▶ **What the task requires**: The line containing "dstep[3] = (c & q[0]) | q[1];" marks the end: restate word for word every line from the first line of the entries below through that one.

▶ **Input data**:
This design comes from an exercise in tuning for small area, a short achievable clock period and few clock cycles per item on the open sky130 flow, not from production work.
The RTL was checked by simulation tests, not by an equivalence proof against the original design.

// decimal_to_bcd
module decimal_to_bcd #(
    parameter INPUT_WIDTH = 14,
    parameter DECIMAL_DIGITS = 4
)(
    input wire clk_i,
    input wire rst_i,
    input wire start_i,
    input wire [INPUT_WIDTH-1 : 0] binary_i,
    output reg [DECIMAL_DIGITS*4-1 : 0] bcd_o,
    output reg done_o
);
function [3:0] dstep;
    input [2:0] q;
    input c;
    begin
        dstep[3] = (c & q[0]) | q[1];
        dstep[2] = (~c & q[1]) | (c & ~q[0] & ~q[1]);
        dstep[1] = (~c & q[0]) | (q[1] & ~q[2]) | (c & ~q[1] & q[2]);
        dstep[0] = (c & q[1] & q[2]) | (~c & ~q[1] & q[2]);
    end
endfunction
function [3:0] tobcd;
    input [2:0] q;
    input c;
    begin
        tobcd[3] = (q[1] & ~q[2]);
        tobcd[2] = q[0] | (q[1] & q[2]);
        tobcd[1] = q[2];
        tobcd[0] = c;
    end
endfunction
function [15:0] front;
    input [13:0] b;
    reg [11:0] q;
    reg [3:0] h, c, t;
    integer i, j;
    begin
        q = 12'd0;
        h = 4'd0;
        for (i = 0; i < 9; i = i + 1) begin
            c = {h[2:0], b[13 - i]};
            for (j = 0; j < 4; j = j + 1) begin
                t = dstep(q[j*3 +: 3], c[j]);
                q[j*3 +: 3] = t[2:0];
                h[j] = t[3];
            end
        end
        c = {h[2:0], b[4]};
        for (j = 0; j < 4; j = j + 1)
            front[j*4 +: 4] = {q[j*3 +: 3], c[j]};
    end
endfunction
function [15:0] back;
    input [19:0] m;
    reg [11:0] q;
    reg [3:0] h, c, t;
    integer i, j;
    begin
        for (j = 0; j < 4; j = j + 1) begin
            t = dstep(m[4 + j*4 + 1 +: 3], m[4 + j*4]);
  ...
For scale: roughly 1600 um2 of cells after synthesis.
clock: 10.0 ns
lec_check: 0
abc_area: 1
cap_margin: 20
core_margin: 2
core_utilization: 40
slew_margin: 20
standard.sh (not shown) runs the stock make flow with config.mk's settings and CLKGATE_MAP_FILE= SYNTH_SCRIPT=/design/flow/synth_recipe.tcl, a recipe that flattens the netlist after the stock synthesis.
==> flow/flow/run.sh <==
#!/bin/bash
# Own layout flow: the standard layout (standard.sh), changed in three ways:
#  - synthesis is ORFS's own synth script (standard.sh synth) with ORFS's ABC
#    area script swapped for flow/abc_area.script; only the combinational
#    mapping changes, the registers and their names are the standard ones;
#  - the port buffers use the smallest buffer instead of the default cell;
#  - clock tree synthesis runs without the dummy load cell.
# Each make run writes its full output to a log file here (ORFS also keeps
# its per-step logs under orfs/logs).
set -euo pipefail
W=$(pwd)
BUF=sky130_fd_sc_hd__buf_1
CTS="-sink_clustering_enable -repair_clock_nets -dont_use_dummy_load -sink_clustering_size 30 -sink_clustering_max_diameter 200"
rm -rf "$W/scripts_mod"
cp -r "$FLOW_HOME/scripts" "$W/scripts_mod"
cp "$W/flow/abc_area.script" "$W/scripts_mod/abc_area.script"
bash standard.sh SCRIPTS_DIR="$W/scripts_mod" ABC_AREA=1 synth > "$W/synth.log" 2>&1
bash standard.sh "BUFFER_PORTS_ARGS=-buffer_cell $BUF" "CTS_ARGS=$CTS" finish > "$W/layout.log" 2>&1
==> flow/flow/abc_area.script <==
strash
&get -n
&dch -f
&nf -R 1000
&put
topo
buffer -c
upsize -c
dnsize -c
The starting point completed with no timing, DRC or antenna violations.
Testbench counts at the start, summed over its fixed seeds: cycles 2,048, items 2,048.
Source: an optimization exercise on an open RTL-to-GDS flow (aim: small area and a short achievable clock period). Production flows keep margins and buffers that such runs may drop. Where RTL was checked, it was by simulation tests only, not by an equivalence proof against the original. For runs 4 to 6, only the layout was checked, not whether the RTL still works. No activity file was given, so power comes from the tool's default toggle rates.

## config.mk

```make
export PLATFORM = sky130hd
export DESIGN_NAME = fpa
export DESIGN_NICKNAME = fpa
export VERILOG_FILES = /design/flow/design.v
export SDC_FILE = /design/flow/constraint.sdc
export NUM_CORES = 4
export LEC_CHECK = 0
export ABC_AREA = 1
export CAP_MARGIN = 20
export CORE_MARGIN = 2
export CORE_UTILIZATION = 40
export CTS_BUF_LIST = sky130_fd_sc_hd__clkbuf_8
export SETUP_SLACK_MARGIN = 2.8
export SLEW_MARGIN = 20
```

## constraint.sdc

```tcl
create_clock -name core_clock -period 5.0 [get_ports {clk}]
set_input_delay 1.0000 -clock core_clock [delete_from_list [all_inputs] [get_ports {clk}]]
set_output_delay 1.0000 -clock core_clock [all_outputs]
set_load 0.01 [all_outputs]
```

## design.v

```verilog
module fpa(
  input  wire        clk,
  input  wire        reset,
  input  wire [11:0] A,
  input  wire [11:0] B,
  input  wire [11:0] C,
  input  wire [11:0] D,
  input  wire        pushin,
  output reg         pushout,
  output reg  [11:0] Z
);
  function automatic ge5(input [4:0] a, input [4:0] b);
    reg [4:0] g, n; reg g43, n43, g21, n21, g4_1, n4_1;
    begin
      g = ~a & b; n = ~(a & ~b);
      g43 = g[4] | (n[4] & g[3]);  n43 = n[4] & n[3];
      g21 = g[2] | (n[2] & g[1]);  n21 = n[2] & n[1];
      g4_1 = g43 | (n43 & g21);    n4_1 = n43 & n21;
      ge5 = ~(g4_1 | (n4_1 & g[0]));
    end
  endfunction
  wire [4:0] eA = A[10:6], eB = B[10:6], eC = C[10:6], eD = D[10:6];
  wire gAB = ge5(eA, eB), gAC = ge5(eA, eC), gAD = ge5(eA, eD);
  wire gBC = ge5(eB, eC), gBD = ge5(eB, eD), gCD = ge5(eC, eD);
  wire selA = gAB & gAC & gAD;
  wire selB = ~gAB & gBC & gBD;
  wire selC = ~gAC & ~gBC & gCD;
  wire selD = ~gAD & ~gBD & ~gCD;
  wire [4:0] mx0 = ({5{selA}} & eA) | ({5{selB}} & eB) | ({5{selC}} & eC) | ({5{selD}} & eD);
  reg [5:0] f1A, f1B, f1C, f1D;
  reg [4:0] e1A, e1B, e1C, e1D, mx1;
  reg [3:0] s1;
  reg       v1;
  always @(posedge clk) begin
    f1A <= A[5:0]; f1B <= B[5:0]; f1C <= C[5:0]; f1D <= D[5:0];
    e1A <= eA; e1B <= eB; e1C <= eC; e1D <= eD;
    s1  <= {A[11], B[11], C[11], D[11]};
    mx1 <= mx0;
    v1  <= reset ? 1'b0 : pushin;
  end
  function automatic [10:0] align(input [5:0] f, input [4:0] e, input [4:0] mx);
    reg [4:0] sh; reg [10:0] v;
    begin
      sh = mx - e;
      v = (|e) ? {1'b1, f, 4'b0000} : 11'd0;
      v = sh[0] ? {1'b0, v[10:1]} : v;
      v = sh[1] ? {2'b0, v[10:2]} : v;
      v = sh[2] ? {4'b0, v[10:4]} : v;
      v = sh[3] ? {8'b0, v[10:8]} : v;
      align = sh[4] ? 11'd0 : v;
    end
  endfunction
  reg [10:0] t2A, t2B, t2C, t2D;
  reg [3:0]  s2;
  reg [2:0]  nn2;
  reg [4:0]  mx2;
  reg        v2;
  always @(posedge clk) begin
    t2A <= align(f1A, e1A, mx1);
    t2B <= align(f1B, e1B, mx1);
    t2C <= align(f1C, e1C, mx1);
    t2D <= align(f1D, e1D, mx1);
    s2  <= s1;
    nn2 <= 3'd0 - (s1[3] + s1[2] + s1[1] + s1[0]);
    mx2 <= mx1;
    v2  <= reset ? 1'b0 : v1;
  end
  wire [13:0] q0 = {nn2,  t2A ^ {11{s2[3]}}};
  wire [13:0] q1 = {3'b0, t2B ^ {11{s2[2]}}};
  wire [13:0] q2 = {3'b0, t2C ^ {11{s2[1]}}};
  wire [13:0] q3 = {3'b0, t2D ^ {11{s2[0]}}};
  wire [13:0] a1 = q0 ^ q1 ^ q2;
  wire [13:0] b1 = {(q0[12:0] & q1[12:0]) | (q0[12:0] & q2[12:0]) | (q1[12:0] & q2[12:0]), s2[3]};
  wire [13:0] a2 = a1 ^ b1 ^ q3;
  wire [13:0] b2 = {(a1[12:0] & b1[12:0]) | (a1[12:0] & q3[12:0]) | (b1[12:0] & q3[12:0]), s2[2]};
  reg [13:0] g3, p3;
  reg [1:0]  s3;
  reg [4:0]  mx3;
  reg        v3;
  always @(posedge clk) begin
    g3  <= a2 & b2;
    p3  <= a2 ^ b2;
    s3  <= s2[1:0];
    mx3 <= mx2;
    v3  <= reset ? 1'b0 : v2;
  end
  reg [13:0] G, P;
  reg [13:0] Gn, Pn;
  integer i, lv;
  always @* begin
    G = g3; P = p3;
    G[0] = g3[0] | (p3[0] & s3[1]);
    P[0] = 1'b0;
    for (lv = 1; lv < 16; lv = lv * 2) begin
      Gn = G; Pn = P;
      for (i = 0; i < 14; i = i + 1)
        if ((i & lv) != 0) begin
          Gn[i] = G[i] | (P[i] & G[(i & ~(lv - 1)) - 1]);
          Pn[i] = P[i] & P[(i & ~(lv - 1)) - 1];
        end
      G = Gn; P = Pn;
    end
  end
  wire [13:0] cin = {G[12:0], s3[1]};
  wire [13:0] S   = p3 ^ cin;
  wire        sgn = S[13];
  reg [12:0] W4;
  reg        ci4, sgn4;
  reg [4:0]  mx4;
  reg        v4;
  always @(posedge clk) begin
    W4   <= S[12:0] ^ {13{sgn}};
    ci4  <= s3[0] ^ sgn;
    sgn4 <= sgn;
    mx4  <= mx3;
    v4   <= reset ? 1'b0 : v3;
  end
  wire [12:0] M;
  genvar gk;
  assign M[0] = W4[0] ^ ci4;
  generate for (gk = 1; gk < 13; gk = gk + 1) begin : g_inc
    assign M[gk] = W4[gk] ^ (ci4 & (&W4[gk-1:0]));
  end endgenerate
  wire        wz = ~|W4;
  reg [3:0] lzw;
  integer q;
  always @* begin
    lzw = 4'd15;
    for (q = 0; q < 13; q = q + 1)
      if (W4[q]) lzw = 4'd12 - q;
  end
  wire d3 = lzw[3], d2 = lzw[2], d1 = lzw[1], d0 = lzw[0];
  wire [13:0] N1 = d3 ? {M[5:0], 8'd0} : {1'b0, M};
  wire [13:0] N2 = d2 ? {N1[9:0], 4'd0} : N1;
  wire [13:0] N3 = d1 ? {N2[11:0], 2'd0} : N2;
  wire [13:0] N4 = d0 ? {N3[12:0], 1'b0} : N3;
  reg        sgn5, nz5, ov5;
  reg [5:0]  fr5;
  reg [3:0]  lz5;
  reg [4:0]  mx5;
  reg        v5;
  always @(posedge clk) begin
    sgn5 <= sgn4;
    nz5  <= ~wz | ci4;
    ov5  <= N4[13] | wz;             
    fr5  <= N4[13] ? 6'd0 : N4[11:6];
    lz5  <= wz ? 4'd13 : {d3, d2, d1, d0};
    mx5  <= mx4;
    v5   <= reset ? 1'b0 : v4;
  end
  wire [6:0] e7 = {2'b00, mx5} + {6'd0, ov5} + 7'd2 - {3'b000, lz5};
  wire zero  = ~nz5 | e7[6] | ~|e7[5:1];                    
  wire sathi = ~e7[6] & (e7[5] | &e7[4:0]);                  
  wire e30   = ~e7[6] & ~e7[5] & (e7[4:0] == 5'd30);
  wire sat   = sathi | (e30 & fr5[5] & fr5[4] & (|fr5[3:0]));
  wire [11:0] res = zero ? 12'h000 : sat ? {sgn5, 5'b11110, 6'b110000} : {sgn5, e7[4:0], fr5};
  always @(posedge clk) begin
    Z       <= res;
    pushout <= reset ? 1'b0 : v5;
  end
endmodule
```
Source: an optimization exercise on an open RTL-to-GDS flow (aim: small area and a short achievable clock period). Production flows keep margins and buffers that such runs may drop.
Only simulation tests tie the RTL to the original design; equivalence was not proved.
No activity file was given, so power comes from the tool's default toggle rates.

==> flow/design.v (excerpt) <==
module add1(
	input clk,
	input operation,
	input [15:0] x,y,
	output [15:0] z,
	input [2:0]counter
	);
wire xs = x[15], ys = y[15];
wire [4:0] xe = x[14:10], ye = y[14:10];
wire [10:0] X = {1'b1, x[9:0]};
wire [10:0] Y = {1'b1, y[9:0]};
reg z_sign;
reg [4:0] z_exp;
reg [9:0] z_m;
assign z = {z_sign, z_exp, z_m};
wire [9:0] xm = x[9:0], ym = y[9:0];
wire ppn0_0 = ~(xm[0] & ym[0]);
wire ppn0_1 = ~(xm[0] & ym[1]);
wire ppn0_2 = ~(xm[0] & ym[2]);
wire ppn0_3 = ~(xm[0] & ym[3]);
wire ppn0_4 = ~(xm[0] & ym[4]);
wire ppn0_5 = ~(xm[0] & ym[5]);
wire ppn0_6 = ~(xm[0] & ym[6]);
wire ppn0_7 = ~(xm[0] & ym[7]);
wire ppn0_8 = ~(xm[0] & ym[8]);
wire ppn0_9 = ~(xm[0] & ym[9]);
wire ppn1_0 = ~(xm[1] & ym[0]);
wire ppn1_1 = ~(xm[1] & ym[1]);
wire ppn1_2 = ~(xm[1] & ym[2]);
wire ppn1_3 = ~(xm[1] & ym[3]);
wire ppn1_4 = ~(xm[1] & ym[4]);
wire ppn1_5 = ~(xm[1] & ym[5]);
wire ppn1_6 = ~(xm[1] & ym[6]);
wire ppn1_7 = ~(xm[1] & ym[7]);
wire ppn1_8 = ~(xm[1] & ym[8]);
wire ppn1_9 = ~(xm[1] & ym[9]);
wire ppn2_0 = ~(xm[2] & ym[0]);
wire ppn2_1 = ~(xm[2] & ym[1]);
wire ppn2_2 = ~(xm[2] & ym[2]);
  ...
==> flow/config.mk <==
export PLATFORM = sky130hd
export DESIGN_NAME = add1
export DESIGN_NICKNAME = add1
export VERILOG_FILES = /design/flow/design.v
export SDC_FILE = /design/flow/constraint.sdc
export NUM_CORES = 4
export LEC_CHECK = 0
export CAP_MARGIN = 20
export CORE_MARGIN = 2
export CORE_UTILIZATION = 60
export PLACE_DENSITY = 0.75
export SETUP_SLACK_MARGIN = 2.0
export SLEW_MARGIN = 20
==> flow/constraint.sdc <==
create_clock -name core_clock -period 8.5 [get_ports {clk}]
set_input_delay 1.7000 -clock core_clock [delete_from_list [all_inputs] [get_ports {clk}]]
set_output_delay 1.7000 -clock core_clock [all_outputs]
set_load 0.01 [all_outputs]
standard.sh (not shown) runs the stock make flow with config.mk's settings and CLKGATE_MAP_FILE= SYNTH_SCRIPT=/design/flow/synth_recipe.tcl, a recipe that flattens the netlist after the stock synthesis.
==> flow/flow/run.sh <==
#!/bin/bash
# Own layout flow: the standard ORFS flow (standard.sh) with these changes:
#  - synthesis is synth_recipe.tcl with ORFS synth.tcl patched by flow/patch_synth.py:
#    the RTL's full adder module add1_fa becomes the library full adder cell, no other
#    adder extraction, modules kept apart until after ABC (synth_recipe.tcl flattens them
#    at the end), and ABC maps add1_mcpa (the multiplier's final adder and the
#    selection of the next register values) with
#    flow/abc_fast.script and the rest with flow/abc.script;
#  - ports are buffered with sky130_fd_sc_hd__buf_1;
set -euo pipefail
W=$PWD
python3 flow/patch_synth.py "$FLOW_HOME/scripts/synth.tcl" "$W/flow_synth_mod.tcl" > patch.log 2>&1
sed "s#source \$::env(SCRIPTS_DIR)/synth.tcl#source $W/flow_synth_mod.tcl#" synth_recipe.tcl > flow_synth.tcl
grep -q "flow_synth_mod.tcl" flow_synth.tcl
export MY_ABC_SCRIPT=$W/flow/abc.script
export MY_ABC_SCRIPT_FAST=$W/flow/abc_fast.script
export MY_FAST_MODULES=add1_mcpa
bash standard.sh SYNTH_SCRIPT=$W/flow_synth.tcl synth > flow_synth.log 2>&1
bash standard.sh SYNTH_SCRIPT=$W/flow_synth.tcl "BUFFER_PORTS_ARGS=-buffer_cell sky130_fd_sc_hd__buf_1" SKIP_INCREMENTAL_REPAIR=1 finish > flow_layout.log 2>&1
test -f out/final.def
==> flow/flow/abc.script <==
strash
dch
map -D 3500
buffer -c
topo
stime -c
upsize -c
dnsize -c
==> flow/flow/abc_fast.script <==
strash
dch
map -D 1500
buffer -c
topo
stime -c
upsize -c
dnsize -c
==> flow/flow/patch_synth.py <==
import sys
s = open(sys.argv[1]).read()
def rep(old, new):
    global s
    assert s.count(old) == 1, old
    s = s.replace(old, new)
# the design's full adder module (add1_fa) becomes the library's full adder cell
rep("hierarchy -check -top $::env(DESIGN_NAME)\n",
    "hierarchy -check -top $::env(DESIGN_NAME)\n"
    "chtype -map add1_fa sky130_fd_sc_hd__fa_1\n"
    "hierarchy -check -top $::env(DESIGN_NAME)\n")
# keep the design's modules apart until after ABC (synth_recipe.tcl flattens at the end)
rep("  synth -flatten -run :fine {*}$synth_full_args\n", "  synth -run :fine {*}$synth_full_args\n")
# no other adder extraction
rep("  extract_fa {*}[dont_use_extract_fa_args]\n", "")
# final ABC mapping: the fast modules with one script, the rest with another
rep("  log_cmd abc {*}$abc_args\n",
    "  foreach m $::env(MY_FAST_MODULES) {\n"
    "    log_cmd abc {*}[lreplace $abc_args 1 1 $::env(MY_ABC_SCRIPT_FAST)] $m\n"
    "  }\n"
    "  log_cmd abc {*}[lreplace $abc_args 1 1 $::env(MY_ABC_SCRIPT)] $::env(DESIGN_NAME)\n")
open(sys.argv[2], 'w').write(s)
The first run finished with timing, DRC and antenna clean.
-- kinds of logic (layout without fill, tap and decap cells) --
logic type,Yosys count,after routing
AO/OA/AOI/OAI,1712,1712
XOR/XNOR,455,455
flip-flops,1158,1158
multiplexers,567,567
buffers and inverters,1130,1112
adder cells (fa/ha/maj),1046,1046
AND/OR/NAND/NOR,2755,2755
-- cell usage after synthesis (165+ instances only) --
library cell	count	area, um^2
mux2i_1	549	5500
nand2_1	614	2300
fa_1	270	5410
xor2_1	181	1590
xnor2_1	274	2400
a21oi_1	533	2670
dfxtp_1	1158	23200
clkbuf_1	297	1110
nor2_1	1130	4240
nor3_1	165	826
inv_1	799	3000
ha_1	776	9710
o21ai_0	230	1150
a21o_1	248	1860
What follows belongs to an exercise in optimizing a design on an open flow for small area; a production flow would make more cautious choices.
In this exercise RTL edits were held to simulation tests only and were not proved equivalent to the original.
Power figures rest on the tool's default switching activity, not on a simulated workload.

==> flow/design.v <==
`timescale 1ns / 1ps
module keypad_scan(
    input clk,
    input rst,
    input [3:0] col,           
    output [3:0] row,          
    output reg [3:0] key_code,
    output key_pulse
);
    reg [1:0] rowi;
    reg [6:0] cnt;
    reg [11:0] deb;
    reg held;
    localparam SCAN_LAST = 7'd32;       
    localparam DEB_PULSE = 12'd1257;    
    assign row = ~(4'b0001 << rowi);
    wire none = (col == 4'b1111);
    wire idle = (deb == 12'd0) && !held;
    assign key_pulse = (deb == DEB_PULSE) && !held;
    reg [1:0] c;
    reg one;
    always @(*) begin
        one = 1'b1;
        case (col)
            4'b1110: c = 2'd0;
            4'b1101: c = 2'd1;
            4'b1011: c = 2'd2;
            4'b0111: c = 2'd3;
            default: begin c = 2'd1; one = 1'b0; end
        endcase
    end
    always @(posedge clk or posedge rst) begin
        if (rst) begin
            rowi <= 2'd0;
            cnt <= 7'd0;
            deb <= 12'd0;
            held <= 1'b0;
        end else begin
            if (idle) begin
                if (cnt == SCAN_LAST) begin
                    cnt <= 7'd0;
                    rowi <= rowi + 2'd1;
                end else
                    cnt <= {cnt[5:0], ~(cnt[6] ^ cnt[5])};
            end
            if (none) begin
                deb <= 12'd0;
                held <= 1'b0;
            end else begin
                deb <= {deb[10:0], ~(deb[11] ^ deb[10] ^ deb[9] ^ deb[3])};
                if (key_pulse)
                    held <= 1'b1;
            end
        end
    end
    always @(posedge clk)
        if (idle && !none)
            key_code <= {one ? rowi : 2'd3, c};
endmodule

▶ **Exercise solution**:
This design comes from an exercise in tuning for small area, a short achievable clock period and few clock cycles per item on the open sky130 flow, not from production work.
The RTL was checked by simulation tests, not by an equivalence proof against the original design.

// decimal_to_bcd
module decimal_to_bcd #(
    parameter INPUT_WIDTH = 14,
    parameter DECIMAL_DIGITS = 4
)(
    input wire clk_i,
    input wire rst_i,
    input wire start_i,
    input wire [INPUT_WIDTH-1 : 0] binary_i,
    output reg [DECIMAL_DIGITS*4-1 : 0] bcd_o,
    output reg done_o
);
function [3:0] dstep;
    input [2:0] q;
    input c;
    begin
        dstep[3] = (c & q[0]) | q[1];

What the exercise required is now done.